EXERCISE REQUIREMENTS
Search the records for the word "antenna" and copy every line in which it occurs.

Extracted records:
'''
$ cat config.mk
export PLATFORM = sky130hd
export DESIGN_NAME = sdram_mux
export DESIGN_NICKNAME = d
export VERILOG_FILES = /design/src/verilog/sdram_mux_pkg.sv /design/src/verilog/slot_port.sv /design/src/verilog/slot_arbiter.sv /design/src/verilog/sdram_sequencer.sv /design/src/verilog/sdram_mux.sv
export VERILOG_INCLUDE_DIRS = /design/src /design/src/verilog
export SDC_FILE = /design/constraint.sdc
export NUM_CORES = 1
export LEC_CHECK = 0
export ABC_CLOCK_PERIOD_IN_PS = 7900
export CORE_UTILIZATION = 55
export CTS_CLUSTER_DIAMETER = 60
export DETAILED_ROUTE_END_ITERATION = 8
export DONT_BUFFER_PORTS = 1
export PLACE_DENSITY = 0.67
export SLEW_MARGIN = 20
export SYNTH_ARGS = -nofsm -noshare
export SYNTH_HDL_FRONTEND = slang
export SYNTH_SLANG_ARGS = --single-unit
$ cat constraint.sdc
create_clock -name clk -period 7.9 [get_ports clk]
set_input_delay 1.58 -clock clk [delete_from_list [all_inputs] [get_ports clk]]
set_output_delay 1.58 -clock clk [all_outputs]
set_load 0.02 [all_outputs]
$ cat src/verilog/sdram_mux_settings.svh
// Sizes and SDRAM base offsets of the slot multiplexer
// Included by the package, the RTL and the testbench
`ifndef SDRAM_MUX_SETTINGS_SVH
`define SDRAM_MUX_SETTINGS_SVH

// One bit per slot in the slot masks
`define SLOTS      4

// VRAM and SDRAM addresses count 16-bit units, ROM addresses 32-bit units
`define VRAM_AW    17
`define ROM_AW     20
`define SDRAM_AW   22

// Data widths
`define VRAM_DW    16
`define ROM_DW     32
`define SDRAM_DW   32

// Where each region starts in SDRAM
`define VRAM_BASE  22'h00_0000
`define GFX_BASE   22'h10_0000

`endif

$ cat src/verilog/sdram_mux_pkg.sv
// Shared types of the SDRAM slot multiplexer
// Modules pull these in with a wildcard import in their header
`include "sdram_mux_settings.svh"

package sdram_mux_pkg;

    // SDRAM side
    typedef logic [`SDRAM_AW-1:0] sdram_addr_t;
    typedef logic [`SDRAM_DW-1:0] sdram_word_t;

    // Slot payloads
    typedef logic [`VRAM_DW-1:0]  vram_word_t;
    typedef logic [`ROM_DW-1:0]   rom_word_t;

    // Slot bookkeeping
    typedef logic [`SLOTS-1:0]          slot_mask_t;
    typedef logic [$clog2(`SLOTS)-1:0]  slot_idx_t;

endpackage

$ cat src/verilog/slot_port.sv
// Front end of one read slot of the SDRAM mux
// Holds the last fetched word with its address and asks the arbiter for a
// fetch whenever the client selects an address it does not hold
`include "sdram_mux_settings.svh"

module slot_port
    import sdram_mux_pkg::*;
#(
    parameter type payload_t = vram_word_t,
    // 16-bit payloads are VRAM slots, wider ones are ROM slots
    localparam int AW = ($bits(payload_t) == `VRAM_DW) ? `VRAM_AW : `ROM_AW
) (
    input  logic          clk,
    input  logic          arst_n,
    input  logic          slot_cs,
    input  logic [AW-1:0] slot_addr,
    input  logic          fill,
    input  sdram_word_t   fill_data,
    output logic          slot_ok,
    output payload_t      slot_data,
    output logic          slot_need
);

    logic [AW-1:0] served_addr;
    logic          valid;
    logic          hit;

    // Held word matches what the client is asking for
    assign hit       = valid && (served_addr == slot_addr);
    assign slot_need = slot_cs && !hit;

    always_ff @(posedge clk or negedge arst_n) begin
        if (!arst_n) begin
            valid   <= 1'b0;
            slot_ok <= 1'b0;
        end else begin
            if (fill) begin
                valid <= 1'b1;
            end
            // ok follows cs and the address one clock late
            slot_ok <= fill || (slot_cs && hit);
        end
    end

    always_ff @(posedge clk) begin
        if (fill) begin
            served_addr <= slot_addr;
            // VRAM slots keep the low half only
            slot_data   <= payload_t'(fill_data[$bits(payload_t)-1:0]);
        end
    end

endmodule

$ cat src/verilog/slot_arbiter.sv
// Rotating-priority arbiter of the SDRAM slot mux
// Picks the next slot that needs data, maps its address into SDRAM and
// hands one registered grant to the sequencer per access
`include "sdram_mux_settings.svh"

module slot_arbiter
    import sdram_mux_pkg::*;
(
    input  logic                clk,
    input  logic                arst_n,
    input  logic                downloading,
    input  slot_mask_t          slot_need,
    input  logic [`VRAM_AW-1:0] vram0_addr,
    input  logic [`VRAM_AW-1:0] vram1_addr,
    input  logic [`ROM_AW-1:0]  rom0_addr,
    input  logic [`ROM_AW-1:0]  rom1_addr,
    input  logic                busy,
    output logic                grant_valid,
    output slot_idx_t           grant_slot,
    output sdram_addr_t         grant_addr,
    output logic                refresh_en
);

    sdram_addr_t slot_sdram_addr [`SLOTS];
    slot_idx_t   ptr;
    slot_idx_t   pick;
    slot_idx_t   idx;
    logic        found;
    logic        hold;
    logic        seen_busy;
    logic        can_grant;

    // VRAM is word addressed, ROM words take two SDRAM locations
    assign slot_sdram_addr[0] = `VRAM_BASE + sdram_addr_t'(vram0_addr);
    assign slot_sdram_addr[1] = `VRAM_BASE + sdram_addr_t'(vram1_addr);
    assign slot_sdram_addr[2] = `GFX_BASE + sdram_addr_t'({rom0_addr, 1'b0});
    assign slot_sdram_addr[3] = `GFX_BASE + sdram_addr_t'({rom1_addr, 1'b0});

    // First needing slot at or after the pointer
    always_comb begin
        pick  = ptr;
        found = 1'b0;
        idx   = ptr;
        for (int i = 0; i < `SLOTS; i++) begin
            idx = slot_idx_t'((int'(ptr) + i) % `SLOTS);
            if (!found && slot_need[idx]) begin
                pick  = idx;
                found = 1'b1;
            end
        end
    end

    assign can_grant  = found && !hold && !busy && !downloading;
    assign refresh_en = !busy && !(|slot_need) && !downloading;

    always_ff @(posedge clk or negedge arst_n) begin
        if (!arst_n) begin
            ptr         <= '0;
            grant_valid <= 1'b0;
            grant_slot  <= '0;
            hold        <= 1'b0;
            seen_busy   <= 1'b0;
        end else begin
            grant_valid <= 1'b0;
            if (can_grant) begin
                grant_valid <= 1'b1;
                grant_slot  <= pick;
                ptr         <= slot_idx_t'((int'(pick) + 1) % `SLOTS);
                hold        <= 1'b1;
                seen_busy   <= 1'b0;
            end else if (hold) begin
                // Release only once the sequencer went busy and came back
                if (busy) begin
                    seen_busy <= 1'b1;
                end else if (seen_busy) begin
                    hold <= 1'b0;
                end
            end
        end
    end

    always_ff @(posedge clk) begin
        if (can_grant) begin
            grant_addr <= slot_sdram_addr[pick];
        end
    end

endmodule

$ cat src/verilog/sdram_sequencer.sv
// Runs one read on the SDRAM controller per grant
// Holds sdram_req until ack, waits for data_rdy and routes the word
// back to the granted slot as a single-cycle fill
module sdram_sequencer
    import sdram_mux_pkg::*;
(
    input  logic        clk,
    input  logic        arst_n,
    input  logic        grant_valid,
    input  slot_idx_t   grant_slot,
    input  sdram_addr_t grant_addr,
    output logic        sdram_req,
    output sdram_addr_t sdram_addr,
    input  logic        sdram_ack,
    input  logic        data_rdy,
    input  sdram_word_t data_read,
    output logic        busy,
    output slot_mask_t  fill_mask,
    output sdram_word_t fill_data
);

    typedef enum logic [1:0] {
        ST_IDLE,
        ST_REQ,
        ST_DATA
    } seq_state_t;

    seq_state_t state;
    slot_idx_t  slot_q;

    always_ff @(posedge clk or negedge arst_n) begin
        if (!arst_n) begin
            state  <= ST_IDLE;
            slot_q <= '0;
        end else begin
            case (state)
                ST_IDLE: begin
                    if (grant_valid) begin
                        slot_q <= grant_slot;
                        state  <= ST_REQ;
                    end
                end
                ST_REQ: begin
                    // Controller took the request
                    if (sdram_ack) begin
                        state <= ST_DATA;
                    end
                end
                ST_DATA: begin
                    if (data_rdy) begin
                        state <= ST_IDLE;
                    end
                end
                default: state <= ST_IDLE;
            endcase
        end
    end

    // Address is held for the whole access
    always_ff @(posedge clk) begin
        if (state == ST_IDLE && grant_valid) begin
            sdram_addr <= grant_addr;
        end
    end

    assign sdram_req = (state == ST_REQ);
    assign busy      = (state != ST_IDLE);

    // Fill goes out in the data_rdy cycle, so ok rises on the next clock
    assign fill_mask = (state == ST_DATA && data_rdy) ? slot_mask_t'(1) << slot_q : '0;
    assign fill_data = data_read;

endmodule

$ cat src/verilog/sdram_mux.sv
// Top level of the SDRAM slot multiplexer
// Two VRAM readers and two GFX ROM readers share one SDRAM controller
// through per-slot front ends, a rotating arbiter and a read sequencer
`include "sdram_mux_settings.svh"

module sdram_mux
    import sdram_mux_pkg::*;
(
    input  logic                clk,
    input  logic                arst_n,
    input  logic                downloading,
    // Tile-map VRAM readers
    input  logic                vram0_cs,
    input  logic [`VRAM_AW-1:0] vram0_addr,
    output logic                vram0_ok,
    output vram_word_t          vram0_data,
    input  logic                vram1_cs,
    input  logic [`VRAM_AW-1:0] vram1_addr,
    output logic                vram1_ok,
    output vram_word_t          vram1_data,
    // GFX ROM readers
    input  logic                rom0_cs,
    input  logic [`ROM_AW-1:0]  rom0_addr,
    output logic                rom0_ok,
    output rom_word_t           rom0_data,
    input  logic                rom1_cs,
    input  logic [`ROM_AW-1:0]  rom1_addr,
    output logic                rom1_ok,
    output rom_word_t           rom1_data,
    // SDRAM controller
    output logic                sdram_req,
    output sdram_addr_t         sdram_addr,
    input  logic                sdram_ack,
    input  logic                data_rdy,
    input  sdram_word_t         data_read,
    output logic                refresh_en
);

    slot_mask_t  slot_need;
    slot_mask_t  fill_mask;
    sdram_word_t fill_data;
    logic        grant_valid;
    slot_idx_t   grant_slot;
    sdram_addr_t grant_addr;
    logic        busy;

    // Slot 0
    slot_port #(.payload_t(vram_word_t)) u_vram0 (
        .clk       ( clk          ),
        .arst_n    ( arst_n       ),
        .slot_cs   ( vram0_cs     ),
        .slot_addr ( vram0_addr   ),
        .fill      ( fill_mask[0] ),
        .fill_data ( fill_data    ),
        .slot_ok   ( vram0_ok     ),
        .slot_data ( vram0_data   ),
        .slot_need ( slot_need[0] )
    );

    // Slot 1
    slot_port #(.payload_t(vram_word_t)) u_vram1 (
        .clk       ( clk          ),
        .arst_n    ( arst_n       ),
        .slot_cs   ( vram1_cs     ),
        .slot_addr ( vram1_addr   ),
        .fill      ( fill_mask[1] ),
        .fill_data ( fill_data    ),
        .slot_ok   ( vram1_ok     ),
        .slot_data ( vram1_data   ),
        .slot_need ( slot_need[1] )
    );

    // Slot 2
    slot_port #(.payload_t(rom_word_t)) u_rom0 (
        .clk       ( clk          ),
        .arst_n    ( arst_n       ),
        .slot_cs   ( rom0_cs      ),
        .slot_addr ( rom0_addr    ),
        .fill      ( fill_mask[2] ),
        .fill_data ( fill_data    ),
        .slot_ok   ( rom0_ok      ),
        .slot_data ( rom0_data    ),
        .slot_need ( slot_need[2] )
    );

    // Slot 3
    slot_port #(.payload_t(rom_word_t)) u_rom1 (
        .clk       ( clk          ),
        .arst_n    ( arst_n       ),
        .slot_cs   ( rom1_cs      ),
        .slot_addr ( rom1_addr    ),
        .fill      ( fill_mask[3] ),
        .fill_data ( fill_data    ),
        .slot_ok   ( rom1_ok      ),
        .slot_data ( rom1_data    ),
        .slot_need ( slot_need[3] )
    );

    slot_arbiter u_arbiter (
        .clk         ( clk         ),
        .arst_n      ( arst_n      ),
        .downloading ( downloading ),
        .slot_need   ( slot_need   ),
        .vram0_addr  ( vram0_addr  ),
        .vram1_addr  ( vram1_addr  ),
        .rom0_addr   ( rom0_addr   ),
        .rom1_addr   ( rom1_addr   ),
        .busy        ( busy        ),
        .grant_valid ( grant_valid ),
        .grant_slot  ( grant_slot  ),
        .grant_addr  ( grant_addr  ),
        .refresh_en  ( refresh_en  )
    );

    sdram_sequencer u_sequencer (
        .clk         ( clk         ),
        .arst_n      ( arst_n      ),
        .grant_valid ( grant_valid ),
        .grant_slot  ( grant_slot  ),
        .grant_addr  ( grant_addr  ),
        .sdram_req   ( sdram_req   ),
        .sdram_addr  ( sdram_addr  ),
        .sdram_ack   ( sdram_ack   ),
        .data_rdy    ( data_rdy    ),
        .data_read   ( data_read   ),
        .busy        ( busy        ),
        .fill_mask   ( fill_mask   ),
        .fill_data   ( fill_data   )
    );

endmodule

==> summary.txt, run 1 <==
Yosys
  • Mapped Cells: 442
  • Post-synthesis xor/xnor area fraction: 7.43%
  • Simple-Gate Fraction of Synth Area: 4.45%
  • Synth Area in Adders: 0%
  • Area leader, netlist: edfxtp_1
  • Syn Area/Cell: between 15 and 20 sq um
  • Synth Cell Area: 8720 sq um
  • Top cells by area, synth: edfxtp_1 74%, dfrtp_1 5.4%, xor2_1 4.3%, xnor2_1 3.1%, mux4_1 3.0%
  • Number of synthesized flops with an enable pin: 214
  • Post-synth top area share: 73.7%
  • Yosys reg bits: approximately 230
  • Yosys warns: 0
  • Most instantiated cells after synthesis: 214 x edfxtp_1, 43 x xor2_1, 31 x xnor2_1
  • Main combinational cell family by area after synthesis: XOR/XNOR gates
  • Sequential-to-total area share from yosys stat: ~80%
  • Post-synthesis mux area share: 4.82%
  • Primary FF master, synth: edfxtp_1
  • Syn_nets: ~560
  • Post-synthesis async set-or-reset flop share: approximately 8.2%
  • Compound-cell area share of the yosys netlist: between 3 and 4%
  • Netlist cell types: 44
  • Most frequent cell after synthesis: edfxtp_1

Die
  • Die Y: roughly 130 um
  • Die Width: 128 um
  • Initial Util: a little under three fifths
  • Die ar.: approximately 16000 sq um
  • # IOs: approximately 240
  • Core Footprint: approximately 15000 sq um
  • Row cnt: between 40 and 50

Setup path
  • CP max stage delay: 0.63 ns
  • CP startpoint kind: input port
  • Critical path class: input port to output pin
  • Critical R2R Launch: u_vram0.served_addr[13]
  • Critical Path AT: ~3.8 ns
  • Worst Path Required: between 6 and 7 ns
  • Worst-path cell chain: xor2_1 > nor4_1 > nand3_1 > o21a_1 > nor4_1 > nor3b_1
  • Worst-path fanout max: 3
  • Critical path's slowest cell: nor3b_1
  • CP Depth: 6
  • Most frequent CP cell: nor4_1
  • CP delay by family, top: simple AND/OR/NAND/NOR gates
  • Buf/Inv on CP: 0
  • R2R cell count: 8
  • Nature of the critical path endpoint: output pin
  • Critical path startpoint: vram0_addr[13]

Timing
  • Layout Skew: a little under 0.01 ns
  • Setup violators final: 0
  • Measured slew at the worst slew-check pin: between 0.9 and 1 ns
  • Setup total negative slack: 0 ns
  • Post-layout min period: 5.34 ns
  • WHS: roughly 0.42 ns
  • Slew Limit Fails: 0
  • Final period util: between 60% and 70%
  • Fmax: ~0.19 GHz
  • Slew margin rel.: 37.8%
  • Hold Fails Final Rpt: 0
  • Unrepaired setup endpoints after global routing: no

Route
  • Vias after detailed routing: between 4000 and 5000
  • Drt drc: 0
  • Iteration-0 DRC Markers: 420
  • Total routed wirelength: about 18000 um
  • ANT nets after route: 0
  • DR WL/cell: roughly 27 um
  • Pre-antenna DRT Iters: 4
  • Post-DR vias/cell: 5.97

Place
  • PortBufs: 0
  • DP HPWL: ~12000 um
  • GPL Wtd Cong: approximately 0.87

Global route
  • All-Layer GR Usage: between 20% and 30%
  • Vias in the first global route: 4364
  • Grt total ovfl: 0
  • Largest net degree at the start of global routing: 36
  • Initial antenna violation count: 0
  • First-pass GRT wire length: 26700 um

Clocking
  • Post_cts resized: 0
  • TritonCTS Buffers: 23
  • Setup Buffers After CTS: 0
  • CTS tree: built
  • # clock sinks: around 230
  • H-tree Lvls: 1
  • Deepest clock path buffer count: 3
  • Clk Latency, worst-skew pair: between 0.4 and 0.5 ns
  • Clock Root Buffer: clkbuf_16
  • Post-CTS Hold Fix Bufs: 0
  • Clk pin slew, worst setup/hold paths: approximately 0.060 ns

Cells and area
  • Nets: 583
  • Final Core Density: a little under two thirds
  • Layout overhead on the synthesized area: 11.5%
  • ANT cells: 0
  • Seq. cell area: 6900 sq um
  • Share of cells above drive strength 1: approximately an eighth
  • Multi-input gate area: around 1800 sq um
  • Fill count: between 1000 and 1500

Hold path
  • Hold path startpoint: u_arbiter.grant_addr[6]
  • WHS Path Cells: 0
  • Hold Path Class: flop to flop

Power and ir drop
  • P_leak: ~3.2 nW
  • Internal power: 0.00228 W
  • Switch share: about a quarter
  • Combinational power share: 11.9%
  • Clock power frac: about 34%
  • Max rail drop VDD: 0.169 mV
  • Share of power burned in registers: 54.5%
  • Cell Pwr Density: between 300 and 400 nW/um^2
  • Psw: 0.000760 W

Status
  • Status: completed

Run
  • Max Cap Viol: 0
-- layer usage --
layer	track usage (%)	wire length, um	vias to the layer above
met3	9.39	2280	20
met5	0	0	-
li1	-	-	1775
met4	5.81	241	0
met1	28.1	6840	2089
met2	37.3	8980	249
-- stage by stage --
stage                     setup WS, ns  std cells  cell area [sq um]  power, W
after floorplan                   2.48        442               8720   0.00194
after global placement            2.60        653               9000   0.00203
after detailed placement          2.56        653               9000   0.00204
after CTS                         2.55        691               9700   0.00306
after global routing              2.41        692               9730   0.00315
final                             2.56        692               9730   0.00304
-- area by class of cell --
type | instances | area share [%]
clock buffers | 30 | 6.19
repair buffers | 5 | 0.592
multi-input cells | 196 | 18.2
clock inverters | 8 | 0.978
well taps | 211 | 2.71
inverters | 9 | 0.347
flip-flops and latches | 233 | 71.0
-- worst paths after layout --
check / endpoint / slack (ns)
min reg2reg: u_sequencer.sdram_addr[6] / 0.42
min: u_sequencer.sdram_addr[6] / 0.42
max in group asynchronous: u_vram1.valid / 7.04
min in group asynchronous: u_vram1.slot_ok / 0.78
max: refresh_en / 2.56
max reg2reg: u_arbiter.grant_addr[7] / 4.68
-- logic make-up (layout without fill, tap and decap cells) --
kind of cell	count (synthesis)	in the layout
AO/OA/AOI/OAI	38	38
XOR/XNOR	74	74
buffers and inverters	13	52
flip-flops	233	233
multiplexers	18	18
AND/OR/NAND/NOR	66	66
-- registers in the layout, summed over array words and instances (netlist names), 2 cells and up --
name	cells
u_sequencer.sdram_addr	22
u_rom0.slot_data	32
u_arbiter.ptr	2
u_arbiter.grant_slot	2
u_sequencer.slot_q	2
u_vram0.slot_data	16
u_arbiter.grant_addr	22
u_rom1.served_addr	20
u_vram1.slot_data	16
u_vram1.served_addr	17
u_rom0.served_addr	20
u_vram0.served_addr	17
u_rom1.slot_data	32
u_sequencer.state	2
-- cells in the final DEF (no fill, tap or decap), types with 5 or more instances in the layout --
| cell | instances |
|---|---|
| dfrtp_1 | 19 |
| clkbuf_1 | 7 |
| nor4_1 | 10 |
| nand4_1 | 8 |
| edfxtp_1 | 214 |
| clkbuf_16 | 23 |
| nor2_1 | 6 |
| mux4_2 | 6 |
| nand3_1 | 11 |
| xor2_1 | 43 |
| o21ai_0 | 11 |
| mux4_1 | 10 |
| nand2_1 | 11 |
| a21oi_1 | 5 |
| xnor2_1 | 31 |
| inv_1 | 6 |
-- power groups by stage --
stage / logic (W) / clock network (W) / registers, W
after floorplan: 0.000282 / 0 / 0.00166
final: 0.000363 / 0.00102 / 0.00166
after global placement: 0.000351 / 0 / 0.00168
after CTS: 0.000363 / 0.00104 / 0.00166
after detailed placement: 0.000362 / 0 / 0.00168
after global routing: 0.000391 / 0.00109 / 0.00167
(Power assumes the default switching activity.)
==> run 2: changes to the inputs <==
--- a/config.mk
+++ b/config.mk
@@ -6,12 +6,12 @@
 export SDC_FILE = /design/constraint.sdc
 export NUM_CORES = 1
 export LEC_CHECK = 0
-export ABC_CLOCK_PERIOD_IN_PS = 7900
+export ABC_CLOCK_PERIOD_IN_PS = 4400
 export CORE_UTILIZATION = 55
 export CTS_CLUSTER_DIAMETER = 60
 export DETAILED_ROUTE_END_ITERATION = 8
 export DONT_BUFFER_PORTS = 1
-export PLACE_DENSITY = 0.67
+export PLACE_DENSITY = 0.7
 export SLEW_MARGIN = 20
 export SYNTH_ARGS = -nofsm -noshare
 export SYNTH_HDL_FRONTEND = slang
==> constraint.sdc (replaced) <==
create_clock -name clk -period 4.4 [get_ports clk]
set_input_delay 0.88 -clock clk [delete_from_list [all_inputs] [get_ports clk]]
set_output_delay 0.88 -clock clk [all_outputs]
set_load 0.02 [all_outputs]
==> run 2 against run 1 <==
  * Wire length decreased by 0.59%
  * Largest power group unchanged
  * Worst hold slack got worse by 0.34 ns
  * Critical endpoint unchanged
  * Via count decreased by 1.1%
  * First-iteration DRC count decreased by 33%
  * Design area decreased by 0.31%
  * Cell count increased by 0.29%
  * Total power increased by 75%
  * Die area unchanged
'''
YOUR SOLUTION
  • Pre-antenna DRT Iters: 4
  • Initial antenna violation count: 0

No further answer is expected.